## src/hw/rtl/wrp_pkg.sv

```systemverilog
// Shared types and constants for the WAV RIFF/PCM header parser.
`timescale 1ns / 1ps
`default_nettype none

package wrp_pkg;

  localparam logic [31:0] TAG_RIFF = 32'h4646_4952;
  localparam logic [31:0] TAG_WAVE = 32'h4556_4157;
  localparam logic [31:0] TAG_FMT  = 32'h2074_6D66;
  localparam logic [31:0] TAG_DATA = 32'h6174_6164;

  localparam logic [5:0]  MIN_FILE_BYTES = 6'd44;
  localparam logic [31:0] MIN_FMT_BYTES  = 32'd16;
  localparam logic [15:0] PCM_TAG        = 16'd1;
  localparam logic [31:0] HDR_BYTES      = 32'd4;
  localparam logic [4:0]  FMT_LAST_IDX   = 5'd15;

  typedef enum logic [3:0] {
    PH_RIFF,
    PH_RSIZE,
    PH_WAVE,
    PH_ID,
    PH_SIZE,
    PH_FMT,
    PH_DATA,
    PH_SKIP,
    PH_PAD,
    PH_HALT
  } phase_e;

  typedef enum logic [3:0] {
    ST_OK         = 4'd0,
    ST_SHORT      = 4'd1,
    ST_BAD_TAG    = 4'd2,
    ST_FMT_SMALL  = 4'd3,
    ST_NOT_PCM    = 4'd4,
    ST_NO_FMT     = 4'd5,
    ST_NO_DATA    = 4'd6,
    ST_LAYOUT     = 4'd7,
    ST_DATA_FIRST = 4'd8
  } status_e;

  typedef enum logic {
    KIND_PAYLOAD = 1'b0,
    KIND_STATUS  = 1'b1
  } kind_e;

  typedef struct packed {
    kind_e       kind;
    logic [7:0]  payload_byte;
    logic        last;
    status_e     status;
    logic [1:0]  format_code;
    logic [31:0] sample_rate;
    logic [15:0] channel_count;
    logic [15:0] sample_bits;
    logic [31:0] payload_length;
  } result_t;

  // up to two results per request, in order
  typedef struct packed {
    logic [1:0] cnt;
    result_t    r0;
    result_t    r1;
  } push_t;

endpackage

`default_nettype wire

```

## src/hw/rtl/wrp_in_if.sv

```systemverilog
// Input byte channel of the WAV parser.
`timescale 1ns / 1ps
`default_nettype none

interface wrp_in_if;
  logic       valid;
  logic       ready;
  logic [7:0] file_byte;
  logic       end_of_file;

  modport source(output valid, output file_byte, output end_of_file, input ready);
  modport sink(input valid, input file_byte, input end_of_file, output ready);
endinterface

`default_nettype wire

```

## src/hw/rtl/wrp_out_if.sv

```systemverilog
// Result channel of the WAV parser.
`timescale 1ns / 1ps
`default_nettype none

interface wrp_out_if;
  logic        valid;
  logic        ready;
  logic        kind;
  logic [7:0]  payload_byte;
  logic        last;
  logic [3:0]  status;
  logic [1:0]  format_code;
  logic [31:0] sample_rate;
  logic [15:0] channel_count;
  logic [15:0] sample_bits;
  logic [31:0] payload_length;

  modport source(
    output valid, input ready,
    output kind, output payload_byte, output last, output status, output format_code,
    output sample_rate, output channel_count, output sample_bits, output payload_length
  );
  modport sink(
    input valid, output ready,
    input kind, input payload_byte, input last, input status, input format_code,
    input sample_rate, input channel_count, input sample_bits, input payload_length
  );
endinterface

`default_nettype wire

```

## src/hw/rtl/wrp_parser.sv

```systemverilog
// Chunk walker: parser state, fmt capture and result generation per byte.
`timescale 1ns / 1ps
`default_nettype none

module wrp_parser import wrp_pkg::*; (
  input  wire logic       clk_i,
  input  wire logic       rst_ni,
  input  wire logic       accept_i,
  input  wire logic [7:0] file_byte_i,
  input  wire logic       end_of_file_i,
  output push_t           push_o
);

  phase_e      phase_q, phase_d;
  logic [5:0]  pos_q, pos_d;
  logic [31:0] tag_q, tag_d;
  logic [31:0] rem_q, rem_d;
  logic        pad_q, pad_d;
  logic [4:0]  fidx_q, fidx_d;
  logic [15:0] ftag_q, ftag_d;
  logic [15:0] fchan_q, fchan_d;
  logic [31:0] frate_q, frate_d;
  logic [15:0] fbits_q, fbits_d;
  logic        seen_fmt_q, seen_fmt_d;
  logic        seen_data_q, seen_data_d;
  logic        seen_dbf_q, seen_dbf_d;
  status_e     err_q, err_d;
  logic        is_fmt_q, is_fmt_d;
  logic        is_data_q, is_data_d;
  logic [31:0] emit_q, emit_d;

  logic [31:0] tag_new;
  logic [31:0] rem_dec;
  logic        pay_valid;
  status_e     st;
  logic [1:0]  fc;
  result_t     pay_res;
  result_t     stat_res;

  always_comb begin
    phase_d     = phase_q;
    pos_d       = (pos_q < MIN_FILE_BYTES) ? pos_q + 6'd1 : pos_q;
    tag_d       = tag_q;
    rem_d       = rem_q;
    pad_d       = pad_q;
    fidx_d      = fidx_q;
    ftag_d      = ftag_q;
    fchan_d     = fchan_q;
    frate_d     = frate_q;
    fbits_d     = fbits_q;
    seen_fmt_d  = seen_fmt_q;
    seen_data_d = seen_data_q;
    seen_dbf_d  = seen_dbf_q;
    err_d       = err_q;
    is_fmt_d    = is_fmt_q;
    is_data_d   = is_data_q;
    emit_d      = emit_q;
    pay_valid   = 1'b0;
    tag_new     = {file_byte_i, tag_q[31:8]};
    rem_dec     = rem_q - 32'd1;

    case (phase_q)
      PH_RIFF, PH_RSIZE, PH_WAVE, PH_ID, PH_SIZE: begin
        tag_d = tag_new;
        rem_d = rem_dec;
        if (rem_q == 32'd1) begin
          case (phase_q)
            PH_RIFF: begin
              if (tag_new != TAG_RIFF) begin
                err_d   = ST_BAD_TAG;
                phase_d = PH_HALT;
              end else begin
                phase_d = PH_RSIZE;
                rem_d   = HDR_BYTES;
              end
            end
            PH_RSIZE: begin
              phase_d = PH_WAVE;
              rem_d   = HDR_BYTES;
            end
            PH_WAVE: begin
              if (tag_new != TAG_WAVE) begin
                err_d   = ST_BAD_TAG;
                phase_d = PH_HALT;
              end else begin
                phase_d = PH_ID;
                rem_d   = HDR_BYTES;
              end
            end
            PH_ID: begin
              is_fmt_d  = (tag_new == TAG_FMT);
              is_data_d = (tag_new == TAG_DATA);
              phase_d   = PH_SIZE;
              rem_d     = HDR_BYTES;
            end
            default: begin
              // size field complete
              pad_d = tag_new[0];
              rem_d = tag_new;
              if (is_fmt_q) begin
                if (tag_new < MIN_FMT_BYTES) begin
                  err_d   = ST_FMT_SMALL;
                  phase_d = PH_HALT;
                end else begin
                  ftag_d  = '0;
                  fchan_d = '0;
                  frate_d = '0;
                  fbits_d = '0;
                  fidx_d  = '0;
                  phase_d = PH_FMT;
                end
              end else begin
                if (is_data_q && seen_fmt_q && !seen_data_q) begin
                  seen_data_d = 1'b1;
                  phase_d     = PH_DATA;
                end else begin
                  if (is_data_q && !seen_fmt_q) seen_dbf_d = 1'b1;
                  phase_d = PH_SKIP;
                end
                if (tag_new == '0) begin
                  phase_d = PH_ID;
                  rem_d   = HDR_BYTES;
                end
              end
            end
          endcase
        end
      end
      PH_FMT: begin
        if (!fidx_q[4]) begin
          case (fidx_q[3:0])
            4'd0:    ftag_d[7:0]    = file_byte_i;
            4'd1:    ftag_d[15:8]   = file_byte_i;
            4'd2:    fchan_d[7:0]   = file_byte_i;
            4'd3:    fchan_d[15:8]  = file_byte_i;
            4'd4:    frate_d[7:0]   = file_byte_i;
            4'd5:    frate_d[15:8]  = file_byte_i;
            4'd6:    frate_d[23:16] = file_byte_i;
            4'd7:    frate_d[31:24] = file_byte_i;
            4'd14:   fbits_d[7:0]   = file_byte_i;
            4'd15:   fbits_d[15:8]  = file_byte_i;
            default: ;
          endcase
          fidx_d = fidx_q + 5'd1;
        end
        rem_d = rem_dec;
        if (fidx_q == FMT_LAST_IDX && ftag_q != PCM_TAG) begin
          err_d   = ST_NOT_PCM;
          phase_d = PH_HALT;
        end else begin
          if (fidx_q == FMT_LAST_IDX) seen_fmt_d = 1'b1;
          if (rem_dec == '0) begin
            if (pad_q) begin
              phase_d = PH_PAD;
            end else begin
              phase_d = PH_ID;
              rem_d   = HDR_BYTES;
            end
          end
        end
      end
      PH_DATA, PH_SKIP: begin
        if (phase_q == PH_DATA) begin
          pay_valid = 1'b1;
          emit_d    = emit_q + 32'd1;
        end
        rem_d = rem_dec;
        if (rem_dec == '0) begin
          if (pad_q) begin
            phase_d = PH_PAD;
          end else begin
            phase_d = PH_ID;
            rem_d   = HDR_BYTES;
          end
        end
      end
      PH_PAD: begin
        phase_d = PH_ID;
        rem_d   = HDR_BYTES;
      end
      default: ;
    endcase

    // final status from the updated state
    fc = 2'd0;
    if (pos_d < MIN_FILE_BYTES) begin
      st = ST_SHORT;
    end else if (err_d != ST_OK) begin
      st = err_d;
    end else if (phase_d == PH_FMT && !fidx_d[4]) begin
      st = ST_FMT_SMALL;
    end else if (!seen_fmt_d) begin
      st = ST_NO_FMT;
    end else if (!seen_data_d) begin
      st = seen_dbf_d ? ST_DATA_FIRST : ST_NO_DATA;
    end else if ((fchan_d == 16'd1 || fchan_d == 16'd2) &&
                 (fbits_d == 16'd8 || fbits_d == 16'd16)) begin
      st = ST_OK;
      fc = {fchan_d == 16'd2, fbits_d == 16'd16};  // mono8/mono16/stereo8/stereo16
    end else begin
      st = ST_LAYOUT;
    end

    pay_res              = '0;
    pay_res.kind         = KIND_PAYLOAD;
    pay_res.payload_byte = file_byte_i;
    pay_res.last         = !end_of_file_i;

    stat_res                = '0;
    stat_res.kind           = KIND_STATUS;
    stat_res.last           = 1'b1;
    stat_res.status         = st;
    stat_res.format_code    = fc;
    stat_res.sample_rate    = frate_d;
    stat_res.channel_count  = fchan_d;
    stat_res.sample_bits    = fbits_d;
    stat_res.payload_length = emit_d;

    push_o.cnt = accept_i ? ({1'b0, pay_valid} + {1'b0, end_of_file_i}) : 2'd0;
    push_o.r0  = pay_valid ? pay_res : stat_res;
    push_o.r1  = stat_res;
  end

  always_ff @(posedge clk_i or negedge rst_ni) begin
    if (!rst_ni) begin
      phase_q     <= PH_RIFF;
      pos_q       <= '0;
      tag_q       <= '0;
      rem_q       <= HDR_BYTES;
      pad_q       <= 1'b0;
      fidx_q      <= '0;
      ftag_q      <= '0;
      fchan_q     <= '0;
      frate_q     <= '0;
      fbits_q     <= '0;
      seen_fmt_q  <= 1'b0;
      seen_data_q <= 1'b0;
      seen_dbf_q  <= 1'b0;
      err_q       <= ST_OK;
      is_fmt_q    <= 1'b0;
      is_data_q   <= 1'b0;
      emit_q      <= '0;
    end else if (accept_i) begin
      if (end_of_file_i) begin
        // report sent: start over for the next file
        phase_q     <= PH_RIFF;
        pos_q       <= '0;
        tag_q       <= '0;
        rem_q       <= HDR_BYTES;
        pad_q       <= 1'b0;
        fidx_q      <= '0;
        ftag_q      <= '0;
        fchan_q     <= '0;
        frate_q     <= '0;
        fbits_q     <= '0;
        seen_fmt_q  <= 1'b0;
        seen_data_q <= 1'b0;
        seen_dbf_q  <= 1'b0;
        err_q       <= ST_OK;
        is_fmt_q    <= 1'b0;
        is_data_q   <= 1'b0;
        emit_q      <= '0;
      end else begin
        phase_q     <= phase_d;
        pos_q       <= pos_d;
        tag_q       <= tag_d;
        rem_q       <= rem_d;
        pad_q       <= pad_d;
        fidx_q      <= fidx_d;
        ftag_q      <= ftag_d;
        fchan_q     <= fchan_d;
        frate_q     <= frate_d;
        fbits_q     <= fbits_d;
        seen_fmt_q  <= seen_fmt_d;
        seen_data_q <= seen_data_d;
        seen_dbf_q  <= seen_dbf_d;
        err_q       <= err_d;
        is_fmt_q    <= is_fmt_d;
        is_data_q   <= is_data_d;
        emit_q      <= emit_d;
      end
    end
  end

  a_halt_has_error: assert property (@(posedge clk_i) disable iff (!rst_ni)
    phase_q == PH_HALT |-> err_q != ST_OK)
    else $error("halted without an error code");

  a_pos_saturates: assert property (@(posedge clk_i) disable iff (!rst_ni)
    pos_q <= MIN_FILE_BYTES)
    else $error("byte position beyond saturation");

  a_data_needs_fmt: assert property (@(posedge clk_i) disable iff (!rst_ni)
    phase_q == PH_DATA |-> seen_fmt_q && seen_data_q)
    else $error("payload phase without fmt");

endmodule

`default_nettype wire

```

## src/hw/rtl/wrp_out_queue.sv

```systemverilog
// Three-entry result queue between the parser and the output channel.
`timescale 1ns / 1ps
`default_nettype none

module wrp_out_queue import wrp_pkg::*; (
  input  wire logic   clk_i,
  input  wire logic   rst_ni,
  input  wire push_t  push_i,
  output logic        room_o,
  wrp_out_if.source   result_o
);

  logic [1:0] cnt_q, cnt_d;
  logic [1:0] base;
  logic       pop;
  result_t    ent_q [3];
  result_t    ent_d [3];
  result_t    sh    [3];

  assign result_o.valid = (cnt_q != 2'd0);
  assign pop            = result_o.valid & result_o.ready;
  // two free entries so a payload plus status fits
  assign room_o         = (cnt_q <= 2'd1);

  always_comb begin
    base  = cnt_q - {1'b0, pop};
    sh[0] = pop ? ent_q[1] : ent_q[0];
    sh[1] = pop ? ent_q[2] : ent_q[1];
    sh[2] = ent_q[2];
    for (int i = 0; i < 3; i++) begin
      if (2'(i) < base) begin
        ent_d[i] = sh[i];
      end else if (2'(i) == base) begin
        ent_d[i] = push_i.r0;
      end else begin
        ent_d[i] = push_i.r1;
      end
    end
    cnt_d = base + push_i.cnt;
  end

  always_ff @(posedge clk_i or negedge rst_ni) begin
    if (!rst_ni) begin
      cnt_q <= '0;
    end else begin
      cnt_q <= cnt_d;
    end
  end

  always_ff @(posedge clk_i) begin
    for (int i = 0; i < 3; i++) begin
      ent_q[i] <= ent_d[i];
    end
  end

  assign result_o.kind           = ent_q[0].kind;
  assign result_o.payload_byte   = ent_q[0].payload_byte;
  assign result_o.last           = ent_q[0].last;
  assign result_o.status         = ent_q[0].status;
  assign result_o.format_code    = ent_q[0].format_code;
  assign result_o.sample_rate    = ent_q[0].sample_rate;
  assign result_o.channel_count  = ent_q[0].channel_count;
  assign result_o.sample_bits    = ent_q[0].sample_bits;
  assign result_o.payload_length = ent_q[0].payload_length;

  a_push_has_room: assert property (@(posedge clk_i) disable iff (!rst_ni)
    push_i.cnt != 2'd0 |-> cnt_q <= 2'd1)
    else $error("push into a full queue");

  a_pair_order: assert property (@(posedge clk_i) disable iff (!rst_ni)
    push_i.cnt == 2'd2 |-> push_i.r0.kind == KIND_PAYLOAD && push_i.r1.kind == KIND_STATUS)
    else $error("result pair out of order");

  a_pop_count: assert property (@(posedge clk_i) disable iff (!rst_ni)
    pop && push_i.cnt == 2'd0 |=> cnt_q == $past(cnt_q) - 2'd1)
    else $error("queue count lost on pop");

endmodule

`default_nettype wire

```

## src/hw/rtl/wav_riff_pcm_parser.sv

```systemverilog
// A result enters the result queue when its byte is accepted; result_o offers the queue head.
// Throughput: one byte per cycle while the result queue has room; a file-ending payload
//   byte yields two results (payload, then status), which can hold off the input.
// The three-entry result queue sets the rate: input is taken while it holds at most one result.
// Reset (async, active low) clears parser state and empties the queue; no clearing pass.
`timescale 1ns / 1ps
`default_nettype none

module wav_riff_pcm_parser import wrp_pkg::*; (
  input  wire logic clk_i,
  input  wire logic rst_ni,
  wrp_in_if.sink    byte_i,
  wrp_out_if.source result_o
);

  push_t push;
  logic  room;
  logic  accept;

  assign byte_i.ready = room;
  assign accept       = byte_i.valid & room;

  wrp_parser u_parser (
    .clk_i         (clk_i),
    .rst_ni        (rst_ni),
    .accept_i      (accept),
    .file_byte_i   (byte_i.file_byte),
    .end_of_file_i (byte_i.end_of_file),
    .push_o        (push)
  );

  wrp_out_queue u_queue (
    .clk_i    (clk_i),
    .rst_ni   (rst_ni),
    .push_i   (push),
    .room_o   (room),
    .result_o (result_o)
  );

endmodule

`default_nettype wire
```

## src/flat_wrapper.sv

```systemverilog
// flat-port wrapper written by rule: the top's interface ports become plain ports
module wav_riff_pcm_parser_flat import wrp_pkg::*;
  (clk_i, rst_ni, byte_i_valid, byte_i_file_byte, byte_i_end_of_file, byte_i_ready, result_o_valid, result_o_ready, result_o_kind, result_o_payload_byte, result_o_last, result_o_status, result_o_format_code, result_o_sample_rate, result_o_channel_count, result_o_sample_bits, result_o_payload_length);
  wrp_in_if byte_i_i ();
  wrp_out_if result_o_i ();
  input  wire logic clk_i;
  input  wire logic rst_ni;
  input wire logic [$bits(byte_i_i.valid)-1:0] byte_i_valid;
  input wire logic [$bits(byte_i_i.file_byte)-1:0] byte_i_file_byte;
  input wire logic [$bits(byte_i_i.end_of_file)-1:0] byte_i_end_of_file;
  output wire logic [$bits(byte_i_i.ready)-1:0] byte_i_ready;
  output wire logic [$bits(result_o_i.valid)-1:0] result_o_valid;
  input wire logic [$bits(result_o_i.ready)-1:0] result_o_ready;
  output wire logic [$bits(result_o_i.kind)-1:0] result_o_kind;
  output wire logic [$bits(result_o_i.payload_byte)-1:0] result_o_payload_byte;
  output wire logic [$bits(result_o_i.last)-1:0] result_o_last;
  output wire logic [$bits(result_o_i.status)-1:0] result_o_status;
  output wire logic [$bits(result_o_i.format_code)-1:0] result_o_format_code;
  output wire logic [$bits(result_o_i.sample_rate)-1:0] result_o_sample_rate;
  output wire logic [$bits(result_o_i.channel_count)-1:0] result_o_channel_count;
  output wire logic [$bits(result_o_i.sample_bits)-1:0] result_o_sample_bits;
  output wire logic [$bits(result_o_i.payload_length)-1:0] result_o_payload_length;
  assign byte_i_i.valid = byte_i_valid;
  assign byte_i_i.file_byte = byte_i_file_byte;
  assign byte_i_i.end_of_file = byte_i_end_of_file;
  assign byte_i_ready = byte_i_i.ready;
  assign result_o_valid = result_o_i.valid;
  assign result_o_i.ready = result_o_ready;
  assign result_o_kind = result_o_i.kind;
  assign result_o_payload_byte = result_o_i.payload_byte;
  assign result_o_last = result_o_i.last;
  assign result_o_status = result_o_i.status;
  assign result_o_format_code = result_o_i.format_code;
  assign result_o_sample_rate = result_o_i.sample_rate;
  assign result_o_channel_count = result_o_i.channel_count;
  assign result_o_sample_bits = result_o_i.sample_bits;
  assign result_o_payload_length = result_o_i.payload_length;
  wav_riff_pcm_parser u_core (.clk_i(clk_i), .rst_ni(rst_ni), .byte_i(byte_i_i), .result_o(result_o_i));
endmodule
```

### [Activity]
Could you state how many lines in the listing include the string "assert"? Only the number is wanted.

### [Result for this task]
6